Fabrication of the integrated secondary battery version of the device exploited a related encapsulation process, but designed to yield an enclosed air-pocket design as a strain insulation layer to minimize the mechanical load associated with the battery. Here, Silbione cast in a machined aluminum mold served as a top capping layer. A film of this same material, formed as previously described, served as the bottom seal against the perimeter region of the shell to complete the enclosure.
An analogous process defined the encapsulating enclosure for the limb unit, with transparent regions at the location of the LED module for PPG measurements. For all devices, a final laser cutting step yielded a smooth, clean perimeter.
Preparation of soft, integrated electrodes of PDMS doped with carbon black (CB-PDMS)

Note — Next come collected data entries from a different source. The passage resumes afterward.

--- src/rtl/nand_ecc_pkg.sv ---
package nand_ecc_pkg;

    typedef enum logic [1:0] {
        ST_IDLE   = 2'd0,
        ST_ACCUM  = 2'd1,
        ST_DRAIN  = 2'd2,
        ST_FINISH = 2'd3
    } ecc_state_e;

    // position of the valid flag / busy flag inside a status byte
    localparam int FLAG_POS = 6;
    localparam int STAT_W   = 8;

endpackage

--- src/rtl/ecc_parity_update.sv ---
module ecc_parity_update #(
    parameter int ADDR_W = 9
) (
    input  logic [2*(ADDR_W+3)-1:0] acc_in,
    input  logic [ADDR_W-1:0]       byte_off,
    input  logic [7:0]              data,
    output logic [2*(ADDR_W+3)-1:0] acc_out
);
    localparam int POS_W = ADDR_W + 3;

    logic [POS_W-1:0] odd_p;
    logic [POS_W-1:0] even_p;
    logic             byte_par;

    always_comb begin
        odd_p    = acc_in[POS_W-1:0];
        even_p   = acc_in[2*POS_W-1:POS_W];
        byte_par = ^data;
        // bit-index part of the position
        for (int k = 0; k < 3; k++) begin
            for (int b = 0; b < 8; b++) begin
                if (((b >> k) & 1) == 1) odd_p[k]  = odd_p[k]  ^ data[b];
                else                     even_p[k] = even_p[k] ^ data[b];
            end
        end
        // byte-offset part of the position
        for (int k = 0; k < ADDR_W; k++) begin
            if (byte_off[k]) odd_p[k+3]  = odd_p[k+3]  ^ byte_par;
            else             even_p[k+3] = even_p[k+3] ^ byte_par;
        end
        acc_out = {even_p, odd_p};
    end

endmodule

The formulation involved the addition of 4.5 g of carbon black to 15.0 g of a silicone prepolymer (Sylgard 184 base) in a 200 mL round-bottom flask containing n-hexanes (100 mL) and stirred vigorously with a stir bar for 10 min at room temperature. Addition of 1.5 g of silicone curing agent (Sylgard 184 curing agent) pre-diluted in 1 mL hexane with continuous stirring for 2–3 min induced polymerization. Rotary evaporation at 40 °C led to simultaneous rapid removal of solvent and degassing of the polymer to yield a smooth paste. Uncured CB-PDMS, spread with a flat edge onto glass slides containing level guides coated with mold release spray (Ease Release 200, Mann Release Technologies), yielded thin solid films of CB-PDMS (250 μm thickness) after curing overnight in an oven at 70 °C. Electrode pads, cut with a CO2 laser to lateral geometries larger by 2 mm along all edges of the openings for the ECG electrodes on the bottom surfaces of the chest unit, provided overlapping regions for bonding. Treatment of both elastomeric surfaces with a corona gun (BD-20A High Frequency Generator, Electro-Technic Products, Inc.) for 40 s, immediately followed by pressure induced lamination (15 s) and overnight curing at 70 °C in an oven yielded excellent adhesion. A double-sided conductive tape (3M 9719) bonded the CB-PDMS pads to the Au electrodes on the flexible printed circuit board.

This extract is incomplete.